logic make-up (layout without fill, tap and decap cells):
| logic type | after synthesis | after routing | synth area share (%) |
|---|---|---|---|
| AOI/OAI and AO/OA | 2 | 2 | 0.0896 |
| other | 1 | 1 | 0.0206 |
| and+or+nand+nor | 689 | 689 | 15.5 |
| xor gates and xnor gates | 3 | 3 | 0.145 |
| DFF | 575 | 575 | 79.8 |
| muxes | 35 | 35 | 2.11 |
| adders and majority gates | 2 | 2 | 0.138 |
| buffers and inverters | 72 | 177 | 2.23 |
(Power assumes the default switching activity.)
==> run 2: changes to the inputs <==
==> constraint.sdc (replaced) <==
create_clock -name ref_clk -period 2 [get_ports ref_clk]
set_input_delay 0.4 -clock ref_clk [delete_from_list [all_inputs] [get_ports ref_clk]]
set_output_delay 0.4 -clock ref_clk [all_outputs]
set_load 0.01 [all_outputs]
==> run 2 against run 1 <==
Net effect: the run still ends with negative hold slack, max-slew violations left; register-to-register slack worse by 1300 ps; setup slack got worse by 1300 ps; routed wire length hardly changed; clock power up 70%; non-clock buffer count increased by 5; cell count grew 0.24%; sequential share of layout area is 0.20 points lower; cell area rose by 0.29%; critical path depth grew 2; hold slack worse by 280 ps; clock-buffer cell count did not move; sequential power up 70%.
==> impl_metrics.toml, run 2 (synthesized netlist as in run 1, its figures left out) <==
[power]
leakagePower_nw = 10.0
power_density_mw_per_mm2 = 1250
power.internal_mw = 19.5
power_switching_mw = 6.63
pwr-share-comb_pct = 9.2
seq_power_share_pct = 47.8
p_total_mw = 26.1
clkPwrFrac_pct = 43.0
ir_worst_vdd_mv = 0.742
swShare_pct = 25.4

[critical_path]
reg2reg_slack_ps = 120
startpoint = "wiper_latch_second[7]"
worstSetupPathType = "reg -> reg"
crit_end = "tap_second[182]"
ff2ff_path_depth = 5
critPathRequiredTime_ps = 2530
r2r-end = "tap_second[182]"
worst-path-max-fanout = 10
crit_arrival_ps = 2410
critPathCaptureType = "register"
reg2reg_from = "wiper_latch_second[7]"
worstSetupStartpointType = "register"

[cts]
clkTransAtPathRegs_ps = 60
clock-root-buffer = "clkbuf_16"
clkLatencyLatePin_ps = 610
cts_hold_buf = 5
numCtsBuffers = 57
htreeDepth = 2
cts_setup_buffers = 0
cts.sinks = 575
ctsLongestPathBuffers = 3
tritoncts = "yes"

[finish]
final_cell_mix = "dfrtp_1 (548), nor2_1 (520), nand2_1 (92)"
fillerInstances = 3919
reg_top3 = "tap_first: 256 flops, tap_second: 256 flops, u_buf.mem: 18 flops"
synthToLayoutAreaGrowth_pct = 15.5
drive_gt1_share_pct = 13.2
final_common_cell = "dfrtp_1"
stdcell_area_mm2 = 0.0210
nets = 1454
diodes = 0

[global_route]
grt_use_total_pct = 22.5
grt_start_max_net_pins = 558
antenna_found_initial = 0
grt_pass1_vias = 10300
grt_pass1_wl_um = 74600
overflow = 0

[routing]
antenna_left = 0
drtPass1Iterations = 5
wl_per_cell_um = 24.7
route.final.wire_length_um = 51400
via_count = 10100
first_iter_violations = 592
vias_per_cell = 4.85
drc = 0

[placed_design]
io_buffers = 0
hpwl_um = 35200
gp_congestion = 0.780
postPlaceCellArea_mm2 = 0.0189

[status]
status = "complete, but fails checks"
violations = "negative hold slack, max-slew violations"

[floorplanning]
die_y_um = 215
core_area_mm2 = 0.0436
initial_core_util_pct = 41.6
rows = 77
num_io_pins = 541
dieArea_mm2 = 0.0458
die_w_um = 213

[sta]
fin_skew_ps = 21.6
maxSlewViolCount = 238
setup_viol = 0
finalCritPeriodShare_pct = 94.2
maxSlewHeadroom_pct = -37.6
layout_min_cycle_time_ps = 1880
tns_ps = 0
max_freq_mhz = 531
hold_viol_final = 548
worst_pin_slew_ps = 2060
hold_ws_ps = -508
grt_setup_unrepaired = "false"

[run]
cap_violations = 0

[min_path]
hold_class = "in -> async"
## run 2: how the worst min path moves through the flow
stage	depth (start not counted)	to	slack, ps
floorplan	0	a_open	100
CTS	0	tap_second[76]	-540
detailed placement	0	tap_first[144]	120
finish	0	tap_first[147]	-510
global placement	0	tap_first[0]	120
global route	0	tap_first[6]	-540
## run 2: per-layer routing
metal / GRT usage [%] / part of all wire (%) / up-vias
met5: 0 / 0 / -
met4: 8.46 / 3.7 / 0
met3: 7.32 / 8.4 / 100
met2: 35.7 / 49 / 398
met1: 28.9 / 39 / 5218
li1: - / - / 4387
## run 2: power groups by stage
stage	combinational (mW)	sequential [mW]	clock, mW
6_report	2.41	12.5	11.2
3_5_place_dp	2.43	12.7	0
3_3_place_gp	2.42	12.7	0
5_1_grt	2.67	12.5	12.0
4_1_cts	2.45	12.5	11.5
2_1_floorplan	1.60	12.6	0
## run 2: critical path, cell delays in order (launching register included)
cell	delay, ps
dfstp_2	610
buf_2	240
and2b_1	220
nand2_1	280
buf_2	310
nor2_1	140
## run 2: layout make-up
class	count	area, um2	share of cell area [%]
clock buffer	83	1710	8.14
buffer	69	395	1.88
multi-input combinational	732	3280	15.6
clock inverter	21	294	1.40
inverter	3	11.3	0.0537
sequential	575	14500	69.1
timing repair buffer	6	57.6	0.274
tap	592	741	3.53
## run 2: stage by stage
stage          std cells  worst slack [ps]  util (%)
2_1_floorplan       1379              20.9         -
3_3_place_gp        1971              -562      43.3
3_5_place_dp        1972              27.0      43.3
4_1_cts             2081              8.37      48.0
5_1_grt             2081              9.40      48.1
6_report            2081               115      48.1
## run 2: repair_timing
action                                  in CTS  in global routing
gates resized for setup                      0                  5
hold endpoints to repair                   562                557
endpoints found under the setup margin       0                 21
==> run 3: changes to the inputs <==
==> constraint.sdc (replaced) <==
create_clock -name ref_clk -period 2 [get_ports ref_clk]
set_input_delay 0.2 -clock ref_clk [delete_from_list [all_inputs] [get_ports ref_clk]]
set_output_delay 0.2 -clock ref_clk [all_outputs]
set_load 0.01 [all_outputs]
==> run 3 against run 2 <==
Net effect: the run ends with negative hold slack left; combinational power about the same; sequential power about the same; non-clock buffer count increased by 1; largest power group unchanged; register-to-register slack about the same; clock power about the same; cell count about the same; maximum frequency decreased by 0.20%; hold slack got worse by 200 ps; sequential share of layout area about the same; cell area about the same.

** Problem statement **
Find the line with "postPlaceCellArea_mm2 = 0.0189" in the entries above. Retype it and each line after it, exactly, through the line with "layout_min_cycle_time_ps = 1880", and stop there.

** Output **
postPlaceCellArea_mm2 = 0.0189

[status]
status = "complete, but fails checks"
violations = "negative hold slack, max-slew violations"

[floorplanning]
die_y_um = 215
core_area_mm2 = 0.0436
initial_core_util_pct = 41.6
rows = 77
num_io_pins = 541
dieArea_mm2 = 0.0458
die_w_um = 213

[sta]
fin_skew_ps = 21.6
maxSlewViolCount = 238
setup_viol = 0
finalCritPeriodShare_pct = 94.2
maxSlewHeadroom_pct = -37.6
layout_min_cycle_time_ps = 1880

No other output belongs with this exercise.